Tiny cuts or incisions are then made in the balding area. The size, shape and angle of the incision is critical to the cosmetic outcome of the transplant procedure. It is at this point that the art meets the science in hair transplant surgery. Prior to making the incisions the surgeon will already have planned out the map of the recipient area in consultation with the patient. The wishes of the patient will be matched by the reality of what the surgical team can achieve with the available donor hair. Hundreds, sometimes thousands, of recipient sites will be made to facilitate the placement of the grafts. It is important at this stage to point out that there is a major difference between mini/micro grafting and follicular unit transplantation. In mini/micro grafting small grafts are cut to size without respect for the integrity of the follicular unit.

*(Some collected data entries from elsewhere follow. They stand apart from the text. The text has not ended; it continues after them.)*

## config.mk

```make
export PLATFORM = sky130hd
export DESIGN_NAME = branch_pred_ctrl
export DESIGN_NICKNAME = d
export VERILOG_FILES = /design/src/rtl/branch_pred_ctrl.sv
export SDC_FILE = /design/constraint.sdc
export NUM_CORES = 1
export LEC_CHECK = 0
export CAP_MARGIN = 10
export CORE_MARGIN = 4
export CORE_UTILIZATION = 46
export CTS_CLUSTER_DIAMETER = 100
export CTS_CLUSTER_SIZE = 40
export DETAILED_ROUTE_END_ITERATION = 6
export GPL_TIMING_DRIVEN = 0
export PLACE_DENSITY = 0.81
export SYNTH_ARGS = -nofsm -noshare
export SYNTH_HDL_FRONTEND = slang
export SYNTH_SLANG_ARGS = --single-unit
```

## constraint.sdc

```tcl
create_clock -name clk -period 5.1 [get_ports clk]
set_clock_uncertainty 0.15 [all_clocks]
set_input_delay 1.02 -clock clk [delete_from_list [all_inputs] [get_ports clk]]
set_output_delay 1.02 -clock clk [all_outputs]
set_load 0.01 [all_outputs]
```

## src/rtl/branch_pred_ctrl.sv

```systemverilog
// ---------------------------------------------------------------------------
// branch_pred_ctrl
//   Branch prediction and resolution controller for the pipelined RV32I core.
//   The ID stage gets a combinational taken/not-taken guess from a table of
//   2-bit saturating counters indexed by pc[IDX_W+1:2]. The EX stage resolves
//   the branch against the comparator. On a wrong guess it raises flush and
//   supplies the corrected fetch PC in the same cycle. It also trains the
//   table and counts resolved and mispredicted branches.
//
// Ports
//   clk, rst          clock; synchronous active-high reset
//   id_is_branch      ID instruction is a conditional branch
//   id_pc             PC of the ID instruction
//   id_pred_taken     prediction for the ID instruction (combinational)
//   ex_valid          EX holds a live instruction
//   ex_stall          EX held this cycle; comparator result not final
//   ex_is_branch      EX instruction is a conditional branch
//   ex_pc             PC of the EX instruction
//   ex_pred_taken     prediction carried down from ID
//   ex_cmp_taken      comparator outcome
//   ex_target         computed branch target
//   flush             squash IF/ID and ID/EX this cycle
//   redirect_pc       next fetch PC while flush=1, else 0
//   branch_cnt        resolved branches since reset
//   mispred_cnt       mispredicted branches since reset
// ---------------------------------------------------------------------------
module branch_pred_ctrl #(
    parameter int IDX_W = 4,
    parameter int CNT_W = 32
) (
    input  logic             clk,
    input  logic             rst,
    input  logic             id_is_branch,
    input  logic [31:0]      id_pc,
    output logic             id_pred_taken,
    input  logic             ex_valid,
    input  logic             ex_stall,
    input  logic             ex_is_branch,
    input  logic [31:0]      ex_pc,
    input  logic             ex_pred_taken,
    input  logic             ex_cmp_taken,
    input  logic [31:0]      ex_target,
    output logic             flush,
    output logic [31:0]      redirect_pc,
    output logic [CNT_W-1:0] branch_cnt,
    output logic [CNT_W-1:0] mispred_cnt
);

    localparam int ENTRIES = 1 << IDX_W;

    // Counter encoding: 00 strong NT, 01 weak NT, 10 weak T, 11 strong T.
    localparam logic [1:0] CTR_RESET = 2'b01;

    logic [ENTRIES-1:0][1:0] ctr_q, ctr_d;
    logic [CNT_W-1:0]        branch_cnt_q, branch_cnt_d;
    logic [CNT_W-1:0]        mispred_cnt_q, mispred_cnt_d;

    logic [IDX_W-1:0] id_idx;
    logic [IDX_W-1:0] ex_idx;
    logic             res;
    logic             mis;

    assign id_idx = id_pc[IDX_W+1:2];
    assign ex_idx = ex_pc[IDX_W+1:2];

    // The prediction reads registered table state, so a same-index update in
    // this cycle is not bypassed. ID sees the pre-update value.
    assign id_pred_taken = id_is_branch & ctr_q[id_idx][1];

    // Gating with rst keeps flush and redirect quiet during reset. It also
    // blocks training on the reset edge.
    assign res = ex_valid & ex_is_branch & ~ex_stall & ~rst;
    assign mis = res & (ex_pred_taken != ex_cmp_taken);

    always_comb begin
        flush       = mis;
        redirect_pc = 32'h0;
        if (mis) begin
            // The not-taken fall-through wraps naturally at 32 bits.
            redirect_pc = ex_cmp_taken ? ex_target : (ex_pc + 32'd4);
        end
    end

    always_comb begin
        ctr_d         = ctr_q;
        branch_cnt_d  = branch_cnt_q;
        mispred_cnt_d = mispred_cnt_q;
        if (res) begin
            if (ex_cmp_taken) begin
                if (ctr_q[ex_idx] != 2'b11) ctr_d[ex_idx] = ctr_q[ex_idx] + 2'd1;
            end else begin
                if (ctr_q[ex_idx] != 2'b00) ctr_d[ex_idx] = ctr_q[ex_idx] - 2'd1;
            end
            branch_cnt_d = branch_cnt_q + {{(CNT_W-1){1'b0}}, 1'b1};
        end
        if (mis) begin
            mispred_cnt_d = mispred_cnt_q + {{(CNT_W-1){1'b0}}, 1'b1};
        end
    end

    always_ff @(posedge clk) begin
        if (rst) begin
            ctr_q         <= {ENTRIES{CTR_RESET}};
            branch_cnt_q  <= '0;
            mispred_cnt_q <= '0;
        end else begin
            ctr_q         <= ctr_d;
            branch_cnt_q  <= branch_cnt_d;
            mispred_cnt_q <= mispred_cnt_d;
        end
    end

    assign branch_cnt  = branch_cnt_q;
    assign mispred_cnt = mispred_cnt_q;

endmodule

```

==> flow_metrics.env <==
export IMPL_status="complete, no violations"
export IMPL_hp_class="reg -> reg"
export IMPL_synth_edf_count=0
export IMPL_final_area_um2=8044
export IMPL_cts_sinks=96
export IMPL_yosysUniqueCellTypes=39
export IMPL_crit_arrival_ns=3.79
export IMPL_startpoint_type="input port"
export IMPL_postRouteAntennaNets=0
export IMPL_drtPass1Iterations=7
export IMPL_routed_via_count=6419
export IMPL_setup_viol=0
export IMPL_dieArea_um2=14410
export IMPL_path_cells="dlygate4sd2_1 -> ha_4 -> nand3_2 -> or4_4 -> buf_6 -> or4_1 -> a31oi_1 -> clkdlybuf4s50_1"
export IMPL_cts_root_buf="clkbuf_16"
export IMPL_drc=0
export IMPL_maxCapViolations=0
export IMPL_ys_async_sr_fraction_pct=0
export IMPL_gp_congestion=0.8934
export IMPL_powerDensity_nw_per_um2=200.3
export IMPL_post_route_util_pct=66.14
export IMPL_min_period_ns=4.961
export IMPL_place_ws_ns=-0.2352
export IMPL_grt_pass1_wl_um=30400
export IMPL_insertion_delay_ns=0.35
export IMPL_worst_slack_ns=0.1388
export IMPL_final_cell_count_no_fill=1068
export IMPL_critPathMaxFanout=10
export IMPL_synthToLayoutAreaGrowth_pct=39.34
export IMPL_tightest_slew_ns=0.7750
export IMPL_synth_largest_area_cell="dfxtp_1"
export IMPL_place_area_um2=7705
export IMPL_drt_iter0_markers=590
export IMPL_p_leak_uw=0.002701
export IMPL_ios=202
export IMPL_ys_ff_latch=96
export IMPL_crit_family="simple AND/OR/NAND/NOR gates"
export IMPL_synth_nets=821
export IMPL_synthFlopType="dfxtp_1"
export IMPL_clk_pin_slew_ns=0.06
export IMPL_final_nets=1007
export IMPL_die_h_um=120.0
export IMPL_mostFrequentLayoutCell="clkdlybuf4s50_1"
export IMPL_cp_slowest_cell="or4_4"
export IMPL_final_cell_mix="clkdlybuf4s50_1, dfxtp_1, o21ai_0, a21oi_1, nor2_1"
export IMPL_startpoint="ex_pc[3]"
export IMPL_postCtsHoldBufs=0
export IMPL_clock_path_buffers=2
export IMPL_routed_wl_um=19540
export IMPL_place_detailed_hpwl_um=14580
export IMPL_vdd_drop_max_uv=202.2
export IMPL_antenna_cells=0
export IMPL_initial_utilization_pct=47.47
export IMPL_track_usage_pct=26.03
export IMPL_timing_fmax_mhz=201.6
export IMPL_cts_htree_levels=3
export IMPL_synthTopCellsByArea="dfxtp_1, a21oi_1, o21ai_0"
export IMPL_final_max_slew_viol_count=0
export IMPL_synth_seq_area_share_pct=33.29
export IMPL_avgSynthCellArea_um2=8.143
export IMPL_required_ns=3.93
export IMPL_antenna_found_initial=0
export IMPL_drive_gt1_share_pct=7.000
export IMPL_avgViaCountPerCell=6.010
export IMPL_die_x_um=120.0
export IMPL_dp_cells=1049
export IMPL_rows=40
export IMPL_synth_cell_area_um2=5773
export IMPL_syn_inst=709
export IMPL_rsz0062_at_grt="no"
export IMPL_grt_ovfl_total=0
export IMPL_wl_per_cell_um=18.30
export IMPL_critPathBufInv=3
export IMPL_grt_pass1_vias=5773
export IMPL_max_stage_delay_ns=0.61
export IMPL_cts_inserted_buffers=9
export IMPL_grt_max_degree=16
export IMPL_end_kind="output pin"
export IMPL_relSlewSlack_pct=48.34
export IMPL_synth_top_cell_area_share_pct=33.29
export IMPL_coreArea_um2=12160
export IMPL_final_hold_violation_count=0
export IMPL_critical_path_class="in -> out"
export IMPL_synth_warnings=0
export IMPL_post_route_period_util_pct=97.28
export IMPL_cts_tree="yes"
export IMPL_port_buffers=172
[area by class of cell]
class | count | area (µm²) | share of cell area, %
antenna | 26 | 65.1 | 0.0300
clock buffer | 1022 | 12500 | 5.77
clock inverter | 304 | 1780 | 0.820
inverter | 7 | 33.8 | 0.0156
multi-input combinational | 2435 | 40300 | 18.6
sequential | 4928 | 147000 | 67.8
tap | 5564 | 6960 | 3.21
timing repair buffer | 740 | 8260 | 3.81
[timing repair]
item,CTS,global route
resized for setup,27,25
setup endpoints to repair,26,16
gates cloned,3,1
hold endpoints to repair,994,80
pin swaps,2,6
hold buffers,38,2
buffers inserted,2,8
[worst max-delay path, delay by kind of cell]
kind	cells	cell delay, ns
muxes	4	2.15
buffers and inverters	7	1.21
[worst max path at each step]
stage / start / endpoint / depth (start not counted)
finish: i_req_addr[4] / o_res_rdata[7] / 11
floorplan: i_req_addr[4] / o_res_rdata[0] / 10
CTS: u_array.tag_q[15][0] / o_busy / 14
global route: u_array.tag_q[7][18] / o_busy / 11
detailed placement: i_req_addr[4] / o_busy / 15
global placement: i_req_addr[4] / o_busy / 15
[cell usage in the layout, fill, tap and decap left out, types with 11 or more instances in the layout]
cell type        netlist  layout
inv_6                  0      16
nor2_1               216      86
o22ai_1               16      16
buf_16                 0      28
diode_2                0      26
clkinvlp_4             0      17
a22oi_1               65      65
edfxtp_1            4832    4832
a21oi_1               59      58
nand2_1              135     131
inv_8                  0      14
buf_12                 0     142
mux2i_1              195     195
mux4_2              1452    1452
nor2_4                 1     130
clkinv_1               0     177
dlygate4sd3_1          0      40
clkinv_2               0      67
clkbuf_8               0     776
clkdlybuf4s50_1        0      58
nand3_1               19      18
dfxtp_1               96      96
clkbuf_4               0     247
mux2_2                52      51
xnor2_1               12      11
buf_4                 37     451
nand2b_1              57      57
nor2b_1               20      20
[src/rtl/motion_detect_pkg.sv]
// Shared types and constants for the motion-detect stream stages.
// The highlight stage and the bbox statistics stage agree on MARK_COLOR_DEFAULT.
package motion_detect_pkg;

    localparam int PIXEL_W = 24;

    typedef logic [PIXEL_W-1:0] pixel_t;

    typedef enum logic [1:0] {
        IDLE,
        RUN,
        DONE
    } bbox_state_t;

    // Colour the highlight stage writes for motion pixels.
    localparam pixel_t MARK_COLOR_DEFAULT = 24'h0000FF;

endpackage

It is a bit like transplanting a bed of prize rose trees. In the follicular unit stereomicroscopic dissection technique each rose tree, with its root ball intact, is carefully removed from the rose bed and carefully placed into a new site. With the mini/micro grafting technique the rose bed is chopped up into blocks, which may or may not contain an intact rose tree, with or without its root ball. With the first method of transplanting the roses, one would expect all the rose trees to be transplanted successfully and thrive in their new position. Using the cut to size method, most of the transplanted roses will grow but only a few will thrive and others will produce stunted growth.